Look below for the line that contains "u_back.rsp_byte_position: 3", then copy it and each following line exactly, through and including the line that contains "u_queue.count_ff: 2".

>>>

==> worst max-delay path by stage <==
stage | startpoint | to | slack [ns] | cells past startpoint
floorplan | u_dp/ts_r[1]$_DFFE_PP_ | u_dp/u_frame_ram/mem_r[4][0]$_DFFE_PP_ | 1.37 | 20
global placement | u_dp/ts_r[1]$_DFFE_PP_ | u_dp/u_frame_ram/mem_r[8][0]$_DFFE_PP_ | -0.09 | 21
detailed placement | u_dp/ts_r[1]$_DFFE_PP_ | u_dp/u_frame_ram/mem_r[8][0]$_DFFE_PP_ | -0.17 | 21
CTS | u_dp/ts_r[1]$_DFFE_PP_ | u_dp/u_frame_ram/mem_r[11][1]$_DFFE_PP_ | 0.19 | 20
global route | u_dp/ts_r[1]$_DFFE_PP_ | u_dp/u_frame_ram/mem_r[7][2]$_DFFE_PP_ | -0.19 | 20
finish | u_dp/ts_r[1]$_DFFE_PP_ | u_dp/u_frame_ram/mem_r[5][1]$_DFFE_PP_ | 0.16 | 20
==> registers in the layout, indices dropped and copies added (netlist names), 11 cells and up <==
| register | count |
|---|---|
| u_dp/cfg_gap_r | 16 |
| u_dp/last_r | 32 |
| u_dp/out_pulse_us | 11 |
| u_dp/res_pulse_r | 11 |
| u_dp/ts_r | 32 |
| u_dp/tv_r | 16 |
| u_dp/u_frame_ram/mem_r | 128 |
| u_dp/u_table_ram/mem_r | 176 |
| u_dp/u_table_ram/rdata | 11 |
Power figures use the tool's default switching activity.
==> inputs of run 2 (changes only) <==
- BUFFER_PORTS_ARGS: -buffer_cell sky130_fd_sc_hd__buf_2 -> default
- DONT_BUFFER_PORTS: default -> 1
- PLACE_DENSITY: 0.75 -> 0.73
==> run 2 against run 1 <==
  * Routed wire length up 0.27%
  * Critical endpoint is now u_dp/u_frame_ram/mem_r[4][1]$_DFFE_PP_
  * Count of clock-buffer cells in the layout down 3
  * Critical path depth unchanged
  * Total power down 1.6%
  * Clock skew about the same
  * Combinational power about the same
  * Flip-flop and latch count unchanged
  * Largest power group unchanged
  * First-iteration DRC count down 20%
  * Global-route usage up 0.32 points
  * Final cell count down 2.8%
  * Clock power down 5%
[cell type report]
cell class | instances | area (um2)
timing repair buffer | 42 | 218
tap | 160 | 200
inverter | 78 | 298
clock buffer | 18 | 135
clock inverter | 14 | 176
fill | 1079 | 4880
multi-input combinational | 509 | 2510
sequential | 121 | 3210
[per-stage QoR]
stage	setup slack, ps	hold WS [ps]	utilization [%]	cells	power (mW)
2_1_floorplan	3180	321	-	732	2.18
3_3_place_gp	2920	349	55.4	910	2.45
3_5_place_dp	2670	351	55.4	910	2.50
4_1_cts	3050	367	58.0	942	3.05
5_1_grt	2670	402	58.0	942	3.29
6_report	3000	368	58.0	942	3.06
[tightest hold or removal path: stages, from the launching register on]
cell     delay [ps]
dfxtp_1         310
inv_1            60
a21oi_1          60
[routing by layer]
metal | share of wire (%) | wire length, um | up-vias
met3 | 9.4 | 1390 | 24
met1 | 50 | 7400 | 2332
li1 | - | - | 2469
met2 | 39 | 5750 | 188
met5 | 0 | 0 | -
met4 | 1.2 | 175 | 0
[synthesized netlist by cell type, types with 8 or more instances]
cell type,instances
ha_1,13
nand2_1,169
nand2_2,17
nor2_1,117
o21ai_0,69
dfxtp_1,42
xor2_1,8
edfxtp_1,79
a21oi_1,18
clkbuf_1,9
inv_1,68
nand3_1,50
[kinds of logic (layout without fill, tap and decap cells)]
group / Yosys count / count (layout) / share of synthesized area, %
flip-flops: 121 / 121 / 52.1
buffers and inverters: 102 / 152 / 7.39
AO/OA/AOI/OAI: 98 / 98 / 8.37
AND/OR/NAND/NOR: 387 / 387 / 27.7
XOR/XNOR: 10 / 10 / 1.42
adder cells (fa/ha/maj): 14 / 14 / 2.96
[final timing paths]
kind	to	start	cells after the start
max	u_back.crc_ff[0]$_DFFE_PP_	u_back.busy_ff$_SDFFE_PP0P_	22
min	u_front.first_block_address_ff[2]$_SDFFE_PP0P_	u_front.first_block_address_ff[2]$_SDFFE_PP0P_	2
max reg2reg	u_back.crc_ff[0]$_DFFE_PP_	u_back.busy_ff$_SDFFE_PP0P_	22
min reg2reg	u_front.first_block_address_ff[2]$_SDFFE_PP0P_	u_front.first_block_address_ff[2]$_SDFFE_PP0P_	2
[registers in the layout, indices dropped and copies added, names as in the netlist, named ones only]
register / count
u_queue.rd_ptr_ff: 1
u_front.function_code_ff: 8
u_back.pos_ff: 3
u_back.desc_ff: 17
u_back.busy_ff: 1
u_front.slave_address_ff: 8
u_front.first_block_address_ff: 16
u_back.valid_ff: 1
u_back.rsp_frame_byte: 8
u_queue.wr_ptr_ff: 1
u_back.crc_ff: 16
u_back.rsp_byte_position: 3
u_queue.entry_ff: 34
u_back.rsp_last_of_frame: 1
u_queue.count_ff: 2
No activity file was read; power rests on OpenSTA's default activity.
==> src/design/elsa_ram.sv <==
// ----------------------------------------------------------------------------
// Exposure loss scatter accumulator RAM
// Generic simple dual-port RAM with one write port and a registered read.
// ----------------------------------------------------------------------------
module elsa_ram #(
  parameter int Width = 8,
  parameter int Depth = 16,
  localparam int AddrW = $clog2(Depth)
) (
  input  logic             clk_i,
  input  logic             we_i,
  input  logic [AddrW-1:0] waddr_i,
  input  logic [Width-1:0] wdata_i,
  input  logic             re_i,
  input  logic [AddrW-1:0] raddr_i,
  output logic [Width-1:0] rdata_o
);

  logic [Width-1:0] mem_q [Depth];
  logic [Width-1:0] rdata_q;

  always_ff @(posedge clk_i) begin
    if (we_i) begin
      mem_q[waddr_i] <= wdata_i;
    end
    if (re_i) begin
      rdata_q <= mem_q[raddr_i];
    end
  end

  assign rdata_o = rdata_q;

endmodule

==> config.mk <==
export PLATFORM = sky130hd
export DESIGN_NAME = elsa_ram
export DESIGN_NICKNAME = d
export VERILOG_FILES = /design/src/design/elsa_ram.sv
export SDC_FILE = /design/constraint.sdc
export NUM_CORES = 1
export LEC_CHECK = 0
export ABC_AREA = 0
export BUFFER_PORTS_ARGS = -buffer_cell sky130_fd_sc_hd__buf_2
export CAP_MARGIN = 20
export CORE_MARGIN = 5
export CORE_UTILIZATION = 40
export CTS_BUF_LIST = sky130_fd_sc_hd__clkbuf_4 sky130_fd_sc_hd__clkbuf_8
export DETAILED_ROUTE_END_ITERATION = 12
export PLACE_DENSITY_LB_ADDON = 0.2
export SLEW_MARGIN = 40
export SYNTH_ARGS = -nofsm -noshare
export SYNTH_HDL_FRONTEND = slang
export SYNTH_SLANG_ARGS = --single-unit
==> constraint.sdc <==
create_clock -name clk_i -period 1.5 [get_ports clk_i]
set_input_delay 0.075 -clock clk_i [delete_from_list [all_inputs] [get_ports clk_i]]
set_output_delay 0.075 -clock clk_i [all_outputs]
set_load 0.05 [all_outputs]
==> impl_metrics.toml <==
[global_routing]
grt_util_all_layers = 0.1458
grt_start_max_net_pins = 19
grt_pass1_wl_mm = 16.41
antenna_found_initial = 0
grt_pass1_vias = 2601
grt_overflow = 0

[timing]
setup_viol = 0
finalSetupTns_ns = 0
min_period_ns = 1.432
max_slew_margin = 0.4329
max_slew.worst_pin.slew_ns = 0.8475
finalHoldViolCount = 0
rsz0062_at_grt = "false"
fmax_mhz = 698.4
clock_skew_ns = 0.007555
worst_hold_slack_ns = 0.02613
fin_crit_sh = 0.9545
fin_ws_ns = 0.06826
finalMaxSlewViolations = 0

[placed_design]
io_buffers = 26
place_worst_setup_slack_ns = -0.1466
placed_cell_area_mm2 = 0.005722
gp_congestion = 0.7284
dp.final_hpwl_mm = 6.868

[critical_path]
slowest_stage = "mux4_1"
path_class = "flop to flop"
critPathCaptureType = "flop"
cpPeakStageDelay_ns = 0.53
cp_max_fo = 1
cp.arrival_ns = 1.61
worstPathRequired_ns = 1.68
start_kind = "flop"
crit_chain = "mux4_1 -> a22oi_2 -> nand2_1"

[die]
dieWidth_um = 124.3
initial_utilization = 0.4109
rows = 41
core_region_area_mm2 = 0.01272
die_h_um = 124.3
io_pins = 27
die-area_mm2 = 0.01546

[yosys]
synthCells = 229
synthTopCellsByCount = "edfxtp_1 (136), mux4_2 (18), a22oi_1 (16)"
yosysMostFrequentCell = "edfxtp_1"
ys_types = 18
yosys-top-cells-area = "edfxtp_1 (78%), mux4_2 (7.8%), mux4_1 (7.0%), a22oi_1 (2.3%), nor2_1 (0.93%)"
syn_nets = 248
ys_async_sr_fraction = 0
synth_edf_count = 136
synth_top_cell_area_share = 0.7812
ys_seq_elements = 136
ys_warn_count = 0
synthFlopType = "edfxtp_1"
yosys.area.top_type = "edfxtp_1"
ys_seq_area_frac = 0.7812
netlist_area_mm2 = 0.005228
syn_area_per_cell_um2 = 22.83

[clocking]
h-tree-depth = 4
cts-root-buf = "clkbuf_8"
cts_tree = "built"
clk_pin_slew_worst_paths_ns = 0.07
clockBufferDepth = 2
cts_setup_buffers = 0
clock_sinks = 136
cts_buffers = 17
clk_latency_ns = 0.43

[detailed_routing]
drt_iter0_drc = 147
vias = 2485
drc = 0
dr.pass1.iters = 4
routedWlPerCell_um = 22.30
ant_nets = 0
totalWireLength_mm = 10.57
viasPerCell = 5.243

[flow_run]
drv_cap = 0

[layout]
fin_area_mm2 = 0.006151
fin_nets = 308
final_util = 0.4835
antenna-diode-count = 0
area_delta_synth_final_pct = 17.66
drive_gt1_frac = 0.3510

[power]
p_leak_uw = 0.002059
power.density_mw_per_mm2 = 1255
peakVddDrop_mv = 0.4945

[outcome]
status = "finished, final reports clean"

[hold_path]
hold_class = "primary input to flop"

<<<

* Answer below:
u_back.rsp_byte_position: 3
u_queue.entry_ff: 34
u_back.rsp_last_of_frame: 1
u_queue.count_ff: 2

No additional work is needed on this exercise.